Task to complete
Your task is to transcribe the entries below exactly, from their first line down to the line containing "export SYNTH_SLANG_ARGS = --single-unit", and to stop there.

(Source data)
File: config.mk
export PLATFORM = sky130hd
export DESIGN_NAME = tkms_ctrl
export DESIGN_NICKNAME = d
export VERILOG_FILES = /design/src/hdl/tkms_pkg.sv /design/src/hdl/tkms_ctrl.sv
export SDC_FILE = /design/constraint.sdc
export NUM_CORES = 1
export LEC_CHECK = 0
export ABC_AREA = 1
export BUFFER_PORTS_ARGS = -buffer_cell sky130_fd_sc_hd__buf_2
export CORE_AREA = 2 2 39 41
export CTS_CLUSTER_SIZE = 24
export DETAILED_ROUTE_END_ITERATION = 6
export DIE_AREA = 0 0 41 43
export SYNTH_ARGS = -nofsm -noshare
export SYNTH_HDL_FRONTEND = slang
export SYNTH_SLANG_ARGS = --single-unit
File: constraint.sdc
create_clock -name aclk -period 1.4 [get_ports aclk]
set_input_delay 0.21 -clock aclk [delete_from_list [all_inputs] [get_ports aclk]]
set_output_delay 0.21 -clock aclk [all_outputs]
set_load 0.01 [all_outputs]
`src/prefix_code_table_decoder_macros.svh`:
```
// Assertion helpers for the decoder.
`ifndef PREFIX_CODE_TABLE_DECODER_MACROS_SVH
`define PREFIX_CODE_TABLE_DECODER_MACROS_SVH

// same-cycle implication, clocked on i_clk, off while i_rst_n is low
`define PCTD_ASSERT_SAME(lbl, ante, cons, msg) \
    lbl: assert property (@(posedge i_clk) disable iff (!i_rst_n) (ante) |-> (cons)) \
        else $error(msg);

// next-cycle implication, clocked on i_clk, off while i_rst_n is low
`define PCTD_ASSERT_NEXT(lbl, ante, cons, msg) \
    lbl: assert property (@(posedge i_clk) disable iff (!i_rst_n) (ante) |=> (cons)) \
        else $error(msg);

`endif

```
`src/pctd_pkg.sv`:
```
package pctd_pkg;

    typedef struct packed {
        logic        mode;
        logic [7:0]  entry_index;
        logic [23:0] entry_symbol;
        logic [5:0]  entry_length;
        logic [31:0] entry_code;
        logic [7:0]  data_byte;
        logic [3:0]  valid_bits;
        logic        final_byte;
    } t_item;

    typedef struct packed {
        logic [7:0] out_byte;
        logic       last_of_run;
        logic       stream_end;
        logic       bad_code;
    } t_result;

    typedef struct packed {
        logic [23:0] symbol;
        logic [5:0]  length;
        logic [31:0] code;
    } t_entry;

    typedef enum logic [2:0] {
        ST_CLEAR,
        ST_IDLE,
        ST_BIT,
        ST_SCAN,
        ST_FINISH,
        ST_EMIT
    } t_state;

    localparam logic MODE_LOAD = 1'b0;
    localparam logic MODE_DATA = 1'b1;

    localparam logic [1:0] SYM_NIBBLE = 2'd0;
    localparam logic [1:0] SYM_ONE    = 2'd1;
    localparam logic [1:0] SYM_TWO    = 2'd2;
    localparam logic [1:0] SYM_THREE  = 2'd3;

    localparam logic CFG_SYMBOL_MODE = 1'b0;
    localparam logic CFG_PAD_BYTES   = 1'b1;

    localparam logic [1:0] SYMBOL_MODE_RESET = SYM_ONE;
    localparam logic [1:0] PAD_BYTES_RESET   = 2'd0;

endpackage

```
`src/pctd_match.sv`:
```
module pctd_match #(
    parameter int MAX_CODE_BITS = 32
) (
    input  pctd_pkg::t_entry                      i_entry,
    input  logic [MAX_CODE_BITS-1:0]              i_pcode,
    input  logic [$clog2(MAX_CODE_BITS+1)-1:0]    i_plen,
    output logic                                  o_hit
);
    import pctd_pkg::*;

    logic [31:0] mask;

    always_comb begin
        if (i_entry.length >= 6'd32) begin
            mask = '1;
        end else begin
            mask = (32'd1 << i_entry.length) - 32'd1;
        end
    end

    assign o_hit = (i_entry.length != 6'd0)
                && (i_entry.length == 6'(i_plen))
                && ((i_entry.code & mask) == 32'(i_pcode));

endmodule

```
File: src/prefix_code_table_decoder_macros.svh
// Assertion helpers for the decoder.
`ifndef PREFIX_CODE_TABLE_DECODER_MACROS_SVH
`define PREFIX_CODE_TABLE_DECODER_MACROS_SVH

// same-cycle implication, clocked on i_clk, off while i_rst_n is low
`define PCTD_ASSERT_SAME(lbl, ante, cons, msg) \
    lbl: assert property (@(posedge i_clk) disable iff (!i_rst_n) (ante) |-> (cons)) \
        else $error(msg);

// next-cycle implication, clocked on i_clk, off while i_rst_n is low
`define PCTD_ASSERT_NEXT(lbl, ante, cons, msg) \
    lbl: assert property (@(posedge i_clk) disable iff (!i_rst_n) (ante) |=> (cons)) \
        else $error(msg);

`endif

File: src/pctd_ram.sv
module pctd_ram #(
    parameter int WIDTH = 8,
    parameter int DEPTH = 16
) (
    input  logic                     i_clk,
    input  logic                     i_we,
    input  logic [$clog2(DEPTH)-1:0] i_waddr,
    input  logic [WIDTH-1:0]         i_wdata,
    input  logic                     i_re,
    input  logic [$clog2(DEPTH)-1:0] i_raddr,
    output logic [WIDTH-1:0]         o_rdata
);

    logic [WIDTH-1:0] r_mem [DEPTH];
    logic [WIDTH-1:0] r_rdata;

    always_ff @(posedge i_clk) begin
        if (i_we) begin
            r_mem[i_waddr] <= i_wdata;
        end
        if (i_re) begin
            r_rdata <= r_mem[i_raddr];
        end
    end

    assign o_rdata = r_rdata;

endmodule
<file path="src/design/slids_pkg.sv">
package slids_pkg;

   localparam int CAPACITY_DEF = 16;

   localparam int TYPE_W  = 2;
   localparam int VALUE_W = 32;
   localparam int STAT_W  = 2;
   localparam int INDEX_W = 4;
   localparam int COUNT_W = 5;

   // request codes
   localparam logic [TYPE_W-1:0] REQ_INSERT = 2'd0;
   localparam logic [TYPE_W-1:0] REQ_DELETE = 2'd1;
   localparam logic [TYPE_W-1:0] REQ_SEARCH = 2'd2;

   // status codes
   localparam logic [STAT_W-1:0] ST_OK        = 2'd0;
   localparam logic [STAT_W-1:0] ST_NOT_FOUND = 2'd1;
   localparam logic [STAT_W-1:0] ST_FULL      = 2'd2;
   localparam logic [STAT_W-1:0] ST_EMPTY     = 2'd3;

   typedef struct packed {
      logic capture;   // latch request word
      logic compare;   // register per-cell compare vectors
      logic apply;     // load result word
      logic write;     // shift cells and update count
   } slids_cmd_type;

   typedef struct packed {
      logic is_insert;
      logic is_delete;
      logic full;
      logic hit;
   } slids_stat_type;

endpackage

</file>
<file path="src/design/slids_req_if.sv">
interface slids_req_if;
   logic                                   valid;
   logic                                   ready;
   logic        [slids_pkg::TYPE_W-1:0]    req_type;
   logic signed [slids_pkg::VALUE_W-1:0]   value;

   modport source (output valid, output req_type, output value, input ready);
   modport sink   (input valid, input req_type, input value, output ready);
endinterface

</file>
<file path="src/design/slids_rsp_if.sv">
interface slids_rsp_if;
   logic                             valid;
   logic                             ready;
   logic [slids_pkg::STAT_W-1:0]     status;
   logic [slids_pkg::INDEX_W-1:0]    found_index;
   logic [slids_pkg::COUNT_W-1:0]    entry_count;

   modport source (output valid, output status, output found_index, output entry_count,
                   input ready);
   modport sink   (input valid, input status, input found_index, input entry_count,
                   output ready);
endinterface

</file>
<file path="src/design/slids_ctrl.sv">
module slids_ctrl (
   input  logic                      clock,
   input  logic                      reset,
   input  logic                      req_valid,
   output logic                      req_ready,
   output logic                      rsp_valid,
   input  logic                      rsp_ready,
   input  slids_pkg::slids_stat_type stat,
   output slids_pkg::slids_cmd_type  cmd
);

   typedef enum logic [2:0] {
      S_IDLE  = 3'b001,
      S_CMP   = 3'b010,
      S_APPLY = 3'b100
   } state_type;

   state_type state_ff, state_in;
   logic      rsp_valid_ff, rsp_valid_in;
   logic      out_free;

   assign out_free  = !rsp_valid_ff || rsp_ready;
   assign req_ready = (state_ff == S_IDLE);
   assign rsp_valid = rsp_valid_ff;

   always_comb begin
      state_in     = state_ff;
      cmd          = '0;
      rsp_valid_in = rsp_valid_ff && !rsp_ready;
      unique case (state_ff)
         S_IDLE: begin
            if (req_valid) begin
               cmd.capture = 1'b1;
               state_in    = S_CMP;
            end
         end
         S_CMP: begin
            cmd.compare = 1'b1;
            state_in    = S_APPLY;
         end
         S_APPLY: begin
            // wait for the result register to drain
            if (out_free) begin
               cmd.apply    = 1'b1;
               cmd.write    = (stat.is_insert && !stat.full) ||
                              (stat.is_delete && stat.hit);
               rsp_valid_in = 1'b1;
               state_in     = S_IDLE;
            end
         end
         default: state_in = S_IDLE;
      endcase
   end

   always_ff @(posedge clock) begin
      if (reset) begin
         state_ff     <= S_IDLE;
         rsp_valid_ff <= 1'b0;
      end else begin
         state_ff     <= state_in;
         rsp_valid_ff <= rsp_valid_in;
      end
   end

endmodule

</file>
<file path="src/design/slids_dp.sv">
module slids_dp #(
   parameter int CAPACITY = slids_pkg::CAPACITY_DEF
) (
   input  logic                                 clock,
   input  logic                                 reset,
   input  logic        [slids_pkg::TYPE_W-1:0]  req_type,
   input  logic signed [slids_pkg::VALUE_W-1:0] req_value,
   input  slids_pkg::slids_cmd_type             cmd,
   output slids_pkg::slids_stat_type            stat,
   output logic        [slids_pkg::STAT_W-1:0]  rsp_status,
   output logic        [slids_pkg::INDEX_W-1:0] rsp_found_index,
   output logic        [slids_pkg::COUNT_W-1:0] rsp_entry_count
);

   localparam int CNT_W = $clog2(CAPACITY + 1);
   localparam int IDX_W = $clog2(CAPACITY);

   logic        [slids_pkg::TYPE_W-1:0]  type_ff;
   logic signed [slids_pkg::VALUE_W-1:0] value_ff;
   logic signed [slids_pkg::VALUE_W-1:0] entry_ff [CAPACITY];
   logic signed [slids_pkg::VALUE_W-1:0] entry_in [CAPACITY];
   logic        [CNT_W-1:0]              count_ff, count_in;
   logic        [CAPACITY-1:0]           lt_ff, le_ff, eq_ff;
   logic        [CAPACITY-1:0]           lt_in, le_in, eq_in;
   logic        [CAPACITY-1:0]           first_hot;
   logic        [IDX_W-1:0]              hit_idx;
   logic        [slids_pkg::STAT_W-1:0]  status_ff, status_in;
   logic        [slids_pkg::INDEX_W-1:0] index_ff;
   logic        [slids_pkg::COUNT_W-1:0] ecount_ff;
   logic        [IDX_W+slids_pkg::INDEX_W-1:0] idx_wide;
   logic        [CNT_W+slids_pkg::COUNT_W-1:0] cnt_wide;
   logic                                 is_search, empty;

   // per-cell compare against the latched request value
   always_comb begin
      for (int i = 0; i < CAPACITY; i++) begin
         logic valid_c;
         valid_c  = (CNT_W'(i) < count_ff);
         lt_in[i] = valid_c && (entry_ff[i] <  value_ff);
         le_in[i] = valid_c && (entry_ff[i] <= value_ff);
         eq_in[i] = valid_c && (entry_ff[i] == value_ff);
      end
   end

   // lt is a prefix; first_hot marks the boundary cell
   always_comb begin
      hit_idx = '0;
      for (int i = 0; i < CAPACITY; i++) begin
         if (i == 0) first_hot[i] = !lt_ff[i];
         else        first_hot[i] = !lt_ff[i] && lt_ff[i-1];
         if (first_hot[i]) hit_idx = hit_idx | IDX_W'(i);
      end
   end

   assign stat.is_insert = (type_ff == slids_pkg::REQ_INSERT);
   assign stat.is_delete = (type_ff == slids_pkg::REQ_DELETE);
   assign stat.full      = (count_ff == CNT_W'(CAPACITY));
   assign stat.hit       = |eq_ff;
   assign is_search      = (type_ff == slids_pkg::REQ_SEARCH);
   assign empty          = (count_ff == '0);

   // cell shift network: insert opens a slot, delete closes one
   always_comb begin
      for (int i = 0; i < CAPACITY; i++) begin
         entry_in[i] = entry_ff[i];
         if (stat.is_insert) begin
            if (!le_ff[i]) begin
               if (i == 0)           entry_in[i] = value_ff;
               else if (le_ff[i-1])  entry_in[i] = value_ff;
               else                  entry_in[i] = entry_ff[i-1];
            end
         end else begin
            if (!lt_ff[i] && (i < CAPACITY - 1)) entry_in[i] = entry_ff[i+1];
         end
      end
   end

   always_comb begin
      count_in = count_ff;
      if (cmd.write) begin
         if (stat.is_insert) count_in = count_ff + CNT_W'(1);
         else                count_in = count_ff - CNT_W'(1);
      end
   end

   always_comb begin
      priority if (stat.is_insert) status_in = stat.full ? slids_pkg::ST_FULL : slids_pkg::ST_OK;
      else if (stat.is_delete) begin
         if (empty)          status_in = slids_pkg::ST_EMPTY;
         else if (stat.hit)  status_in = slids_pkg::ST_OK;
         else                status_in = slids_pkg::ST_NOT_FOUND;
      end else if (is_search) begin
         status_in = stat.hit ? slids_pkg::ST_OK : slids_pkg::ST_NOT_FOUND;
      end else               status_in = slids_pkg::ST_OK;
   end

   assign idx_wide = ((stat.is_delete || is_search) && stat.hit) ?
                     (IDX_W+slids_pkg::INDEX_W)'(hit_idx) : '0;
   assign cnt_wide = (CNT_W+slids_pkg::COUNT_W)'(count_in);

   always_ff @(posedge clock) begin
      if (reset) begin
         count_ff <= '0;
      end else begin
         count_ff <= count_in;
      end
   end

   always_ff @(posedge clock) begin
      if (cmd.capture) begin
         type_ff  <= req_type;
         value_ff <= req_value;
      end
      if (cmd.compare) begin
         lt_ff <= lt_in;
         le_ff <= le_in;
         eq_ff <= eq_in;
      end
      if (cmd.write) begin
         for (int i = 0; i < CAPACITY; i++) entry_ff[i] <= entry_in[i];
      end
      if (cmd.apply) begin
         status_ff <= status_in;
         index_ff  <= idx_wide[slids_pkg::INDEX_W-1:0];
         ecount_ff <= cnt_wide[slids_pkg::COUNT_W-1:0];
      end
   end

   assign rsp_status      = status_ff;
   assign rsp_found_index = index_ff;
   assign rsp_entry_count = ecount_ff;

endmodule

</file>
<file path="src/design/sorted_list_insert_delete_search.sv">
// Channel   Port       Dir  Word
// --------  ---------  ---  -------------------------------------------
// request   req_chan   in   req_type (insert/delete/search), value
// response  rsp_chan   out  status, found_index, entry_count
//
// Each word passes through latch, parallel compare in every cell, then
// shift/update and load of the response register; one request is in
// flight at a time.
// Reset clears the count, sequencer state and response valid; cell contents stay undefined until written.
// A stalled response holds the block in its update step; the next request
// may still be taken while the last response waits.
module sorted_list_insert_delete_search #(
   parameter int CAPACITY = slids_pkg::CAPACITY_DEF
) (
   input  logic        clock,
   input  logic        reset,
   slids_req_if.sink   req_chan,
   slids_rsp_if.source rsp_chan
);

   slids_pkg::slids_cmd_type  cmd;   // controller -> datapath
   slids_pkg::slids_stat_type stat;  // datapath -> controller

   // sequencer: latch / compare / apply, owns both handshakes
   slids_ctrl u_ctrl (
      .clock     (clock),
      .reset     (reset),
      .req_valid (req_chan.valid),
      .req_ready (req_chan.ready),
      .rsp_valid (rsp_chan.valid),
      .rsp_ready (rsp_chan.ready),
      .stat      (stat),
      .cmd       (cmd)
   );

   // row of sorted cells, count, result register
   slids_dp #(.CAPACITY(CAPACITY)) u_dp (
      .clock           (clock),
      .reset           (reset),
      .req_type        (req_chan.req_type),
      .req_value       (req_chan.value),
      .cmd             (cmd),
      .stat            (stat),
      .rsp_status      (rsp_chan.status),
      .rsp_found_index (rsp_chan.found_index),
      .rsp_entry_count (rsp_chan.entry_count)
   );

endmodule

</file>
<file path="src/flat_wrapper.sv">
// flat-port wrapper written by rule: the top's interface ports become plain ports
module sorted_list_insert_delete_search_flat 
#(
   parameter int CAPACITY = slids_pkg::CAPACITY_DEF
)
  (clock, reset, req_chan_valid, req_chan_req_type, req_chan_value, req_chan_ready, rsp_chan_valid, rsp_chan_status, rsp_chan_found_index, rsp_chan_entry_count, rsp_chan_ready);
  slids_req_if req_chan_i ();
  slids_rsp_if rsp_chan_i ();
  input  logic clock;
  input  logic reset;
  input wire logic [$bits(req_chan_i.valid)-1:0] req_chan_valid;
  input wire logic [$bits(req_chan_i.req_type)-1:0] req_chan_req_type;
  input wire logic [$bits(req_chan_i.value)-1:0] req_chan_value;
  output wire logic [$bits(req_chan_i.ready)-1:0] req_chan_ready;
  output wire logic [$bits(rsp_chan_i.valid)-1:0] rsp_chan_valid;
  output wire logic [$bits(rsp_chan_i.status)-1:0] rsp_chan_status;
  output wire logic [$bits(rsp_chan_i.found_index)-1:0] rsp_chan_found_index;
  output wire logic [$bits(rsp_chan_i.entry_count)-1:0] rsp_chan_entry_count;
  input wire logic [$bits(rsp_chan_i.ready)-1:0] rsp_chan_ready;
  assign req_chan_i.valid = req_chan_valid;
  assign req_chan_i.req_type = req_chan_req_type;
  assign req_chan_i.value = req_chan_value;
  assign req_chan_ready = req_chan_i.ready;
  assign rsp_chan_valid = rsp_chan_i.valid;
  assign rsp_chan_status = rsp_chan_i.status;
  assign rsp_chan_found_index = rsp_chan_i.found_index;
  assign rsp_chan_entry_count = rsp_chan_i.entry_count;
  assign rsp_chan_i.ready = rsp_chan_ready;
  sorted_list_insert_delete_search #(.CAPACITY(CAPACITY)) u_core (.clock(clock), .reset(reset), .req_chan(req_chan_i), .rsp_chan(rsp_chan_i));
endmodule
</file>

Response for this exercise
File: config.mk
export PLATFORM = sky130hd
export DESIGN_NAME = tkms_ctrl
export DESIGN_NICKNAME = d
export VERILOG_FILES = /design/src/hdl/tkms_pkg.sv /design/src/hdl/tkms_ctrl.sv
export SDC_FILE = /design/constraint.sdc
export NUM_CORES = 1
export LEC_CHECK = 0
export ABC_AREA = 1
export BUFFER_PORTS_ARGS = -buffer_cell sky130_fd_sc_hd__buf_2
export CORE_AREA = 2 2 39 41
export CTS_CLUSTER_SIZE = 24
export DETAILED_ROUTE_END_ITERATION = 6
export DIE_AREA = 0 0 41 43
export SYNTH_ARGS = -nofsm -noshare
export SYNTH_HDL_FRONTEND = slang
export SYNTH_SLANG_ARGS = --single-unit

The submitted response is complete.